### Task objective
Locate the line that contains "row17 = one-hot" in the entries below, then repeat it and every following line through the line that contains "row19 = to (decl), ctst_add.sv:10", exactly, and no others.
************
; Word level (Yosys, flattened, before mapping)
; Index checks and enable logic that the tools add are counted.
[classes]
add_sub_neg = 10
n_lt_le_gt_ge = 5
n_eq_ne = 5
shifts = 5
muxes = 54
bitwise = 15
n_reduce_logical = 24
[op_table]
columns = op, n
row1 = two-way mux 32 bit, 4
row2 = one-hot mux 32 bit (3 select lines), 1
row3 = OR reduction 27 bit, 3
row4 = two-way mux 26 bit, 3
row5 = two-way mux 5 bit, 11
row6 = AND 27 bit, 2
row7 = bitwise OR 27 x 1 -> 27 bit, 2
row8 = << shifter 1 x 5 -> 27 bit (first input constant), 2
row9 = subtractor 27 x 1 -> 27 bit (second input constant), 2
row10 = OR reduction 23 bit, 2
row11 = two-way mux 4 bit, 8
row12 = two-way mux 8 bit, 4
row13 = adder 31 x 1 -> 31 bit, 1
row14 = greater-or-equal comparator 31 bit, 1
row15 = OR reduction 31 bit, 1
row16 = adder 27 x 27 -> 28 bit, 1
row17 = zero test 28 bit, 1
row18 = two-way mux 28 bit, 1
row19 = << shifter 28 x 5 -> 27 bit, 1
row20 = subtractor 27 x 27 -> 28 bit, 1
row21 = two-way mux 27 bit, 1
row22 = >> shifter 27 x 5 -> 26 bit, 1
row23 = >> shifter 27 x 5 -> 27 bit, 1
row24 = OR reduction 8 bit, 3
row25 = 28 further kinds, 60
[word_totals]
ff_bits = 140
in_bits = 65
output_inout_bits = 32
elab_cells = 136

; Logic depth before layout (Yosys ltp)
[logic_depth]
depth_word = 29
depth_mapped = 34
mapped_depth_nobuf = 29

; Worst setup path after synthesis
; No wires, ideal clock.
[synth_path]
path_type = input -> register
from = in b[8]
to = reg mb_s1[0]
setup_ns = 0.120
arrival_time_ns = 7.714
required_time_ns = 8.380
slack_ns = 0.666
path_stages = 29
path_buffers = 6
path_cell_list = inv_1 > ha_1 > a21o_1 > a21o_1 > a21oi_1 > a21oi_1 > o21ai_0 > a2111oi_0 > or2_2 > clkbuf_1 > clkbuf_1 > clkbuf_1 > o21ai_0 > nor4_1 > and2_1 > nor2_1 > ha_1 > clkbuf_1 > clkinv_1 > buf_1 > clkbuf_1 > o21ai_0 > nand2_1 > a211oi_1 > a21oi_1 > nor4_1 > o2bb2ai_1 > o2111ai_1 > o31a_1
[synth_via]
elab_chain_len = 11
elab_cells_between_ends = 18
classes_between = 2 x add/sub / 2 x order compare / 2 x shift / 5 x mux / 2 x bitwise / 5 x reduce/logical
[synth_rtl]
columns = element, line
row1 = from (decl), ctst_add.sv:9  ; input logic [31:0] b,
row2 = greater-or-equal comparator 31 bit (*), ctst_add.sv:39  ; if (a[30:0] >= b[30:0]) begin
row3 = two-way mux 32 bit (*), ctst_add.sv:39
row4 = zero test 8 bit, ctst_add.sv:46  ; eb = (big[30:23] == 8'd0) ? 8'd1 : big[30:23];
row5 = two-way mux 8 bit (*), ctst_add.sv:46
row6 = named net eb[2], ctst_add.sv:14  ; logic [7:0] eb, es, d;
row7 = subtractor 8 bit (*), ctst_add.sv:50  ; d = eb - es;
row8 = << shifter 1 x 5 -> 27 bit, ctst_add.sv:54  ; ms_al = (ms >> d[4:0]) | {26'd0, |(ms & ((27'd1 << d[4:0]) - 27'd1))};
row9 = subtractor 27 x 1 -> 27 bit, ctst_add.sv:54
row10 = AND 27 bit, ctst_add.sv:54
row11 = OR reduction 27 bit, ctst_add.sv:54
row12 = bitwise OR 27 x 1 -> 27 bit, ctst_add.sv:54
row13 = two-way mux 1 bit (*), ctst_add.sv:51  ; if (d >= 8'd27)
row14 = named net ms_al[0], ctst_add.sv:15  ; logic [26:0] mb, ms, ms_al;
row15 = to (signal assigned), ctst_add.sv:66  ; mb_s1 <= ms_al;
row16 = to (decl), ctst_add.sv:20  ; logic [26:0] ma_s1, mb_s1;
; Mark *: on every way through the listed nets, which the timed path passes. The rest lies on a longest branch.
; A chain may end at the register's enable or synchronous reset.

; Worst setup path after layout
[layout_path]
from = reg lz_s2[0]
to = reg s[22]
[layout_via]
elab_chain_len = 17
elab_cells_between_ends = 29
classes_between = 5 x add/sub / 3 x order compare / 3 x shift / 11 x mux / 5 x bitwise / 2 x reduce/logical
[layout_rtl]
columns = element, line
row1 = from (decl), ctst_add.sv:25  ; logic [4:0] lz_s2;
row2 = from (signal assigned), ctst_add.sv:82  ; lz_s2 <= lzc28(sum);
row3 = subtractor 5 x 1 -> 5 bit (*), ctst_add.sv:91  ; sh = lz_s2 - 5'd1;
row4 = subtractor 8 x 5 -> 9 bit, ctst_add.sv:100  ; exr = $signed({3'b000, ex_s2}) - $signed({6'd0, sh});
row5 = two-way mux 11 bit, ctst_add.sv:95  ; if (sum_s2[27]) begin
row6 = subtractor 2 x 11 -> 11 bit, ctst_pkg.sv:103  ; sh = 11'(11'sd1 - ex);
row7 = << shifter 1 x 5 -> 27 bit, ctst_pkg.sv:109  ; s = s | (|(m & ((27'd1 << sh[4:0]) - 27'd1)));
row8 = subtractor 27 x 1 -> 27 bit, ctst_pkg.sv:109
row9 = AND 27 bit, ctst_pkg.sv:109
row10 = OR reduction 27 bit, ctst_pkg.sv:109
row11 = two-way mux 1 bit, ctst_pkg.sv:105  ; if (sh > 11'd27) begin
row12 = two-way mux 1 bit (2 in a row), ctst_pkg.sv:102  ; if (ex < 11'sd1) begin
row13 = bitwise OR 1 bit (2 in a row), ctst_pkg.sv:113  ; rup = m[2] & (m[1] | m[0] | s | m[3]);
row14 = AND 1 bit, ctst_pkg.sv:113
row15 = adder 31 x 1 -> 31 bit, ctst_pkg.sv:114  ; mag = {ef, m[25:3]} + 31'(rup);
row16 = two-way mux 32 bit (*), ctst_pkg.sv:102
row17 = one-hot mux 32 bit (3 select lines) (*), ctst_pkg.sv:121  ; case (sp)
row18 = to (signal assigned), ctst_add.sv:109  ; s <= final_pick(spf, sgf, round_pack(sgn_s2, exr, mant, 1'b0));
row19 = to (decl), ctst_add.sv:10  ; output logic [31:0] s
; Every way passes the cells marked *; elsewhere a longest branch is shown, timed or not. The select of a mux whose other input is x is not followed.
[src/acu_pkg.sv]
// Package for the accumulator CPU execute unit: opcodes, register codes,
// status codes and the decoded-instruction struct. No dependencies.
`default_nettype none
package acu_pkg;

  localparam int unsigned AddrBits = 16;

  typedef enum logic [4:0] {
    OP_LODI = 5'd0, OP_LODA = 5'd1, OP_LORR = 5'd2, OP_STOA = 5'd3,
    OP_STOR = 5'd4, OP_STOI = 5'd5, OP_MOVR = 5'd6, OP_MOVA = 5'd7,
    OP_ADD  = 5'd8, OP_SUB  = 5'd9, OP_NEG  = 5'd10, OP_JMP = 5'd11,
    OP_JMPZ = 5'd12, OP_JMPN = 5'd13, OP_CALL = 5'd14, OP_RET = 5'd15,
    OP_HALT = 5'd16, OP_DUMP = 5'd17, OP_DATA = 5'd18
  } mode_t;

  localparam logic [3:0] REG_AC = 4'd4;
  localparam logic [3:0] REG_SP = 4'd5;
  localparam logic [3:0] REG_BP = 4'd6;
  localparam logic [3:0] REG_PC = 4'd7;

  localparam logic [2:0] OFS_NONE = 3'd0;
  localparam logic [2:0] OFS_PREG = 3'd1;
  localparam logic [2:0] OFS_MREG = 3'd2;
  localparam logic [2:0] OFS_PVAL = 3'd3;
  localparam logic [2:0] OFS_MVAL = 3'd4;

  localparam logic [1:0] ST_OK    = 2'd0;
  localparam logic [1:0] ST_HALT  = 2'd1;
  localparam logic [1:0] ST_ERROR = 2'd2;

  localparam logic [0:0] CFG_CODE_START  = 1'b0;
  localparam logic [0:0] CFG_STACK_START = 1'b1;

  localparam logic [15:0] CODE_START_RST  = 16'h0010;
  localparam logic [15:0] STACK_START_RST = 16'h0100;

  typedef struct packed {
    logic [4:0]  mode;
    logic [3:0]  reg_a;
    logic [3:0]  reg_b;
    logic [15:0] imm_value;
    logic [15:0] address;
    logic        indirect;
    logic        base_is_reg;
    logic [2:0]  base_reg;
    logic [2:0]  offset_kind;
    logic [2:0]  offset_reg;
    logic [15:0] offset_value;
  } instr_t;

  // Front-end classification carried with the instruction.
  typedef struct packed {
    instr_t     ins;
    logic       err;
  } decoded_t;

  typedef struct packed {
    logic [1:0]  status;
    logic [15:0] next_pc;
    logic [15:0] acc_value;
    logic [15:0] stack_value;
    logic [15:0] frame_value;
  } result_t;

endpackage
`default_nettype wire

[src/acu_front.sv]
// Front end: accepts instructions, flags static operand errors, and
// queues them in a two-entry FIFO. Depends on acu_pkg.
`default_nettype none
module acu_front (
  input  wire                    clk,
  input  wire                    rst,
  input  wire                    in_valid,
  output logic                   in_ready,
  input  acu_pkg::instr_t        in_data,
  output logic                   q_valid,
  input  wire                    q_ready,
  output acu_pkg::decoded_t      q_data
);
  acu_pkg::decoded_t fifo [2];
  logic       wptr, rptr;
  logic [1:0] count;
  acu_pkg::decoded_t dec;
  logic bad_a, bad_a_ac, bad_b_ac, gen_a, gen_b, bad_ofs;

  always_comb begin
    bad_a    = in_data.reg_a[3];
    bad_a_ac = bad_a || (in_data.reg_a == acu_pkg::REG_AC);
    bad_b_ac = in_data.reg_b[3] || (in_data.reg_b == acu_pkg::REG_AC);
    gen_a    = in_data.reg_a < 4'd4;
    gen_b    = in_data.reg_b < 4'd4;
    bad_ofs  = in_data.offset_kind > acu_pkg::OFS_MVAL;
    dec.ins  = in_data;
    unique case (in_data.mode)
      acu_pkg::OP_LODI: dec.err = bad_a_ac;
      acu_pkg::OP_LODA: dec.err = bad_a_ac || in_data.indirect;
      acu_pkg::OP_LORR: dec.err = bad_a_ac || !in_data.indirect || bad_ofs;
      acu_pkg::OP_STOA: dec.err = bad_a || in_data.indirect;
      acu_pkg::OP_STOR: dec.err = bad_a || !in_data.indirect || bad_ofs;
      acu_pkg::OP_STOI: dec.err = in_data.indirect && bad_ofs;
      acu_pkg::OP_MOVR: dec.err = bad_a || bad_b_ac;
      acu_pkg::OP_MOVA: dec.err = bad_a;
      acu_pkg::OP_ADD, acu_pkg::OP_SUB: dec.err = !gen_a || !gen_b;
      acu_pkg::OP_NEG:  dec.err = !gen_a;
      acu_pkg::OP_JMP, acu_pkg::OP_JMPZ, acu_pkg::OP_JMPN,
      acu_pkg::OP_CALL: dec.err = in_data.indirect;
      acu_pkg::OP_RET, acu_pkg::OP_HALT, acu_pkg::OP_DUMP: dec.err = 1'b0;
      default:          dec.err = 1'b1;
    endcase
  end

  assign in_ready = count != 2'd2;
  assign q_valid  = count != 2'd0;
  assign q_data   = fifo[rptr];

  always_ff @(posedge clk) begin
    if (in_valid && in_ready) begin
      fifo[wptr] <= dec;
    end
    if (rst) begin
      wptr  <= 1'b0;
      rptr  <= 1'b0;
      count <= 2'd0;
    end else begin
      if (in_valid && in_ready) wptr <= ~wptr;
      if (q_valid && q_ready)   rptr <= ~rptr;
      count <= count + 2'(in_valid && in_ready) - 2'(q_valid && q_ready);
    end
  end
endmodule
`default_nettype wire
************
### Written answer
row17 = one-hot mux 32 bit (3 select lines) (*), ctst_pkg.sv:121  ; case (sp)
row18 = to (signal assigned), ctst_add.sv:109  ; s <= final_pick(spf, sgf, round_pack(sgn_s2, exr, mant, 1'b0));
row19 = to (decl), ctst_add.sv:10  ; output logic [31:0] s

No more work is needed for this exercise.